From: David Chinner <dgc@sgi.com>
To: Neil Brown <neilb@suse.de>
Cc: David Chinner <dgc@sgi.com>, xfs@oss.sgi.com, hch@infradead.org
Subject: Re: XFS and write barriers.
Date: Sun, 25 Mar 2007 15:17:55 +1100 [thread overview]
Message-ID: <20070325041755.GJ32602149@melbourne.sgi.com> (raw)
In-Reply-To: <17923.34462.210758.852042@notabene.brown>
On Fri, Mar 23, 2007 at 06:49:50PM +1100, Neil Brown wrote:
> On Friday March 23, dgc@sgi.com wrote:
> > On Fri, Mar 23, 2007 at 12:26:31PM +1100, Neil Brown wrote:
> > > Secondly, if a barrier write fails due to EOPNOTSUPP, it should be
> > > retried without the barrier (after possibly waiting for dependant
> > > requests to complete). This is what other filesystems do, but I
> > > cannot find the code in xfs which does this.
> >
> > XFS doesn't handle this - I was unaware that the barrier status of the
> > underlying block device could change....
> >
> > OOC, when did this behaviour get introduced?
>
> Probably when md/raid1 started supported barriers....
>
> The problem is that this interface is (as far as I can see) undocumented
> and not fully specified.
And not communicated very far, either.
> Barriers only make sense inside drive firmware.
I disagree. e.g. Barriers have to be handled by the block layer to
prevent reordering of I/O in the request queues as well. The
block layer is responsible for ensuring barrier I/Os, as
indicated by the filesystem, act as real barriers.
> Trying to emulate it
> in the md layer doesn't make any sense as the filesystem is in a much
> better position to do any emulation required.
You're saying that the emulation of block layer functionality is the
responsibility of layers above the block layer.
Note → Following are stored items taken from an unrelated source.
**config.mk**
```make
export PLATFORM = sky130hd
export DESIGN_NAME = mc_sequencer
export DESIGN_NICKNAME = d
export VERILOG_FILES = /design/src/rtl/mc_sequencer.sv
export SDC_FILE = /design/constraint.sdc
export NUM_CORES = 1
export LEC_CHECK = 0
export BUFFER_PORTS_ARGS = -buffer_cell sky130_fd_sc_hd__clkbuf_2
export CAP_MARGIN = 25
export CELL_PAD_IN_SITES_DETAIL_PLACEMENT = 1
export CELL_PAD_IN_SITES_GLOBAL_PLACEMENT = 1
export CORE_MARGIN = 2
export CORE_UTILIZATION = 35
export CTS_CLUSTER_SIZE = 14
export DETAILED_ROUTE_END_ITERATION = 8
export PLACE_DENSITY = 0.86
export RECOVER_POWER = 100
export REMOVE_ABC_BUFFERS = 1
export SLEW_MARGIN = 5
export SYNTH_ARGS = -nofsm -noshare
export SYNTH_HDL_FRONTEND = slang
export SYNTH_SLANG_ARGS = --single-unit
```
**constraint.sdc**
```tcl
create_clock -name clock -period 1.38 [get_ports clock]
set_input_delay 0.069 -clock clock [delete_from_list [all_inputs] [get_ports clock]]
set_output_delay 0.069 -clock clock [all_outputs]
set_load 0.01 [all_outputs]
```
Why is this not
considered a layering violation?
> > > This is particularly important for md/raid1 as it is quite possible
> > > that barriers will be supported at first, but after a failure and
> > > different device on a different controller could be swapped in that
> > > does not support barriers.
> >
> > I/O errors are not the way this should be handled. What happens if
> > the opposite happens? A drive that needs barriers is used as a
> > replacement on a filesystem that has barriers disabled because they
> > weren't needed? Now a crash can result in filesystem corruption, but
> > the filesystem has not been able to warn the admin that this
> > situation occurred.
>
> There should never be a possibility of filesystem corruption.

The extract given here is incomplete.